> **DATA**:
============================================================

<file path="src/hdl/sdmrb_pkg.sv">
// Shared constants and carrier types of the SDRAM configuration and burst logic
package sdmrb_pkg;

  localparam int CFG_W = 15;
  localparam int ADDR_W = 13;
  localparam int COL_W = 10;

  // Field positions in the base configuration register
  localparam int BL_LSB = 0;
  localparam int BL_W = 3;
  localparam int BT_BIT = 3;
  localparam int LAT_LSB = 4;
  localparam int LAT_W = 3;
  localparam int MODE_LSB = 7;
  localparam int MODE_W = 2;
  localparam int WB_BIT = 9;

  localparam logic [CFG_W-1:0] CFG_RST = 15'h0000;

  // Burst length codes
  localparam logic [BL_W-1:0] BL_1 = 3'h0;
  localparam logic [BL_W-1:0] BL_2 = 3'h1;
  localparam logic [BL_W-1:0] BL_4 = 3'h2;
  localparam logic [BL_W-1:0] BL_8 = 3'h3;
  localparam logic [BL_W-1:0] BL_PAGE = 3'h7;

  // Read latency codes and their cycle counts
  localparam logic [LAT_W-1:0] LAT_1 = 3'h1;
  localparam logic [LAT_W-1:0] LAT_2 = 3'h2;
  localparam logic [LAT_W-1:0] LAT_3 = 3'h3;
  localparam logic [1:0] LAT_CYC_1 = 2'h1;
  localparam logic [1:0] LAT_CYC_2 = 2'h2;
  localparam logic [1:0] LAT_CYC_3 = 2'h3;

  localparam logic [MODE_W-1:0] MODE_STD = 2'h0;

  // Bank-address selection during a load_config_command
  localparam logic [1:0] BA_BASE = 2'h0;
  localparam logic [1:0] BA_EXT = 2'h2;

  // Command codes as {cs_n, ras_n, cas_n, we_n}
  localparam logic [3:0] CMD_LOAD = 4'h0;
  localparam logic [3:0] CMD_REFRESH = 4'h1;
  localparam logic [3:0] CMD_ROW_OPEN = 4'h3;
  localparam logic [3:0] CMD_WRITE = 4'h4;
  localparam logic [3:0] CMD_READ = 4'h5;
  localparam logic [3:0] CMD_TERM = 4'h6;

  typedef struct packed {
    logic cs_n;
    logic ras_n;
    logic cas_n;
    logic we_n;
    logic [1:0] ba;
    logic [ADDR_W-1:0] addr;
  } sdmrb_pins_t;

  typedef struct packed {
    logic valid;
    logic [COL_W-1:0] col;
  } sdmrb_beat_t;

  typedef enum logic {ST_IDLE, ST_BURST} sdmrb_st_t;

endpackage
</file>
<file path="src/hdl/sdmrb_col_gen.sv">
// Column address of one burst beat, wrapped inside its aligned block
`timescale 1ns/100ps
`default_nettype none
module sdmrb_col_gen
  import sdmrb_pkg::*;
(
  input wire logic [COL_W-1:0] i_start,
  input wire logic [COL_W-1:0] i_cnt,
  input wire logic [COL_W-1:0] i_mask,
  input wire logic i_ilv,
  output logic [COL_W-1:0] o_col
);

  logic [COL_W-1:0] off;

  // Interleave xors the count in, sequential adds it
  assign off = i_ilv ? (i_start ^ i_cnt) : COL_W'(i_start + i_cnt);
  // Bits above the mask come from the start column and never move
  assign o_col = (i_start & ~i_mask) | (off & i_mask);

endmodule
`default_nettype wire

</file>
<file path="src/hdl/sdmrb_core.sv">
// Configuration register and burst sequencer of a quad-bank SDRAM
`timescale 1ns/100ps
`default_nettype none
module sdmrb_core
  import sdmrb_pkg::*;
#(
  parameter int PAGE_LEN = 512
) (
  input wire logic i_clock,
  input wire logic i_sys_rst,
  input wire sdmrb_pins_t i_pins,
  output logic [CFG_W-1:0] o_cfg,
  output logic [CFG_W-1:0] o_ext_cfg,
  output logic o_cfg_loaded,
  output logic [COL_W-1:0] o_burst_len,
  output logic [1:0] o_cas_lat,
  output logic o_std_mode,
  output logic o_busy,
  output sdmrb_beat_t o_rd,
  output logic o_dq_oe_n,
  output sdmrb_beat_t o_wr
);

  localparam logic [COL_W-1:0] PAGE_MASK = COL_W'(PAGE_LEN - 1);

  typedef struct packed {
    logic [CFG_W-1:0] cfg;
    logic [CFG_W-1:0] ext;
    logic loaded;
    logic [COL_W-1:0] blen;
    logic [1:0] lat;
    logic std;
    sdmrb_st_t st;
    logic busy;
    logic wr;
    logic page;
    logic [COL_W-1:0] cnt;
    logic [COL_W-1:0] start;
    logic [COL_W-1:0] bmask;
    sdmrb_beat_t p1;
    sdmrb_beat_t p2;
    sdmrb_beat_t rd;
    sdmrb_beat_t wb;
    logic dq_oe_n;
  } sdmrb_state_t;

  sdmrb_state_t q;
  sdmrb_state_t d;

  logic [3:0] cmd;
  logic rw_hit;
  logic wr_cmd;
  logic [COL_W-1:0] new_mask;
  logic [COL_W-1:0] g_start;
  logic [COL_W-1:0] g_cnt;
  logic [COL_W-1:0] g_mask;
  logic [COL_W-1:0] g_col;
  sdmrb_beat_t beat;
  sdmrb_beat_t rbeat;
  logic beat_wr;

  // Offset mask of a burst; reserved codes fall back to one location
  function automatic logic [COL_W-1:0] bl_mask(input logic [CFG_W-1:0] c);
    logic [COL_W-1:0] m;
    m = '0;
    unique case (c[BL_LSB +: BL_W])
      BL_2: m = 10'h001;
      BL_4: m = 10'h003;
      BL_8: m = 10'h007;
      BL_PAGE: m = c[BT_BIT] ? 10'h000 : PAGE_MASK;
      default: m = 10'h000;
    endcase
    return m;
  endfunction

  // Reserved latency codes behave as the slowest setting
  function automatic logic [1:0] lat_dec(input logic [CFG_W-1:0] c);
    logic [1:0] l;
    l = LAT_CYC_3;
    unique case (c[LAT_LSB +: LAT_W])
      LAT_1: l = LAT_CYC_1;
      LAT_2: l = LAT_CYC_2;
      LAT_3: l = LAT_CYC_3;
      default: l = LAT_CYC_3;
    endcase
    return l;
  endfunction

  assign cmd = {i_pins.cs_n, i_pins.ras_n, i_pins.cas_n, i_pins.we_n};
  assign wr_cmd = (cmd == CMD_WRITE);
  // Nothing starts before the first load or outside standard mode
  assign rw_hit = q.loaded && q.std && ((cmd == CMD_READ) || wr_cmd);
  assign new_mask = (wr_cmd && q.cfg[WB_BIT]) ? '0 : bl_mask(q.cfg);
  assign g_start = rw_hit ? i_pins.addr[COL_W-1:0] : q.start;
  assign g_cnt = rw_hit ? '0 : q.cnt;
  assign g_mask = rw_hit ? new_mask : q.bmask;

  sdmrb_col_gen i_sdmrb_col_gen (
    .i_start(g_start),
    .i_cnt(g_cnt),
    .i_mask(g_mask),
    .i_ilv(q.cfg[BT_BIT]),
    .o_col(g_col)
  );

  always_comb begin
    d = q;
    beat = '0;
    beat_wr = 1'b0;
    if (cmd == CMD_LOAD && i_pins.ba == BA_BASE) begin
      d.cfg = {i_pins.ba, i_pins.addr};
      d.loaded = 1'b1;
    end else if (cmd == CMD_LOAD && i_pins.ba == BA_EXT) begin
      d.ext = {i_pins.ba, i_pins.addr};
    end
    if (rw_hit) begin
      beat.valid = 1'b1;
      beat.col = g_col;
      beat_wr = wr_cmd;
      d.wr = wr_cmd;
      d.start = i_pins.addr[COL_W-1:0];
      d.bmask = new_mask;
      d.page = (new_mask == PAGE_MASK) && (new_mask != '0);
      d.cnt = 10'h001 & new_mask;
      d.st = (new_mask == '0) ? ST_IDLE : ST_BURST;
    end else if (q.st == ST_BURST) begin
      // A terminate stops the beat at its own edge
      if (cmd == CMD_TERM || !q.std) begin
        d.st = ST_IDLE;
      end else begin
        beat.valid = 1'b1;
        beat.col = g_col;
        beat_wr = q.wr;
        d.cnt = COL_W'(q.cnt + 10'h001) & q.bmask;
        if (!q.page && q.cnt == q.bmask) begin
          d.st = ST_IDLE;
        end
      end
    end
    rbeat.valid = beat.valid && !beat_wr;
    rbeat.col = beat.col;
    d.p1 = rbeat;
    d.p2 = q.p1;
    // Pipeline tap picks the beat for edge r+q-1
    unique case (q.lat)
      LAT_CYC_1: d.rd = rbeat;
      LAT_CYC_2: d.rd = q.p1;
      default: d.rd = q.p2;
    endcase
    d.dq_oe_n = !d.rd.valid;
    d.wb.valid = beat.valid && beat_wr;
    d.wb.col = beat.col;
    d.blen = COL_W'(bl_mask(d.cfg) + 10'h001);
    d.lat = lat_dec(d.cfg);
    d.std = (d.cfg[MODE_LSB +: MODE_W] == MODE_STD);
    d.busy = (d.st == ST_BURST);
  end

  // Reset clears the loaded flag; contents count as unknown until loaded
  always_ff @(posedge i_clock or posedge i_sys_rst) begin
    if (i_sys_rst) begin
      q <= '0;
      q.cfg <= CFG_RST;
      q.dq_oe_n <= 1'b1;
    end else begin
      q <= d;
    end
  end

  assign o_cfg = q.cfg;
  assign o_ext_cfg = q.ext;
  assign o_cfg_loaded = q.loaded;
  assign o_burst_len = q.blen;
  assign o_cas_lat = q.lat;
  assign o_std_mode = q.std;
  assign o_busy = q.busy;
  assign o_rd = q.rd;
  assign o_dq_oe_n = q.dq_oe_n;
  assign o_wr = q.wb;
endmodule
`default_nettype wire

</file>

============================================================

> **TASK**: Tally every line of the data that holds the word "blen" and write the count alone.

> **RESPONSE FOR THIS EXERCISE**: 3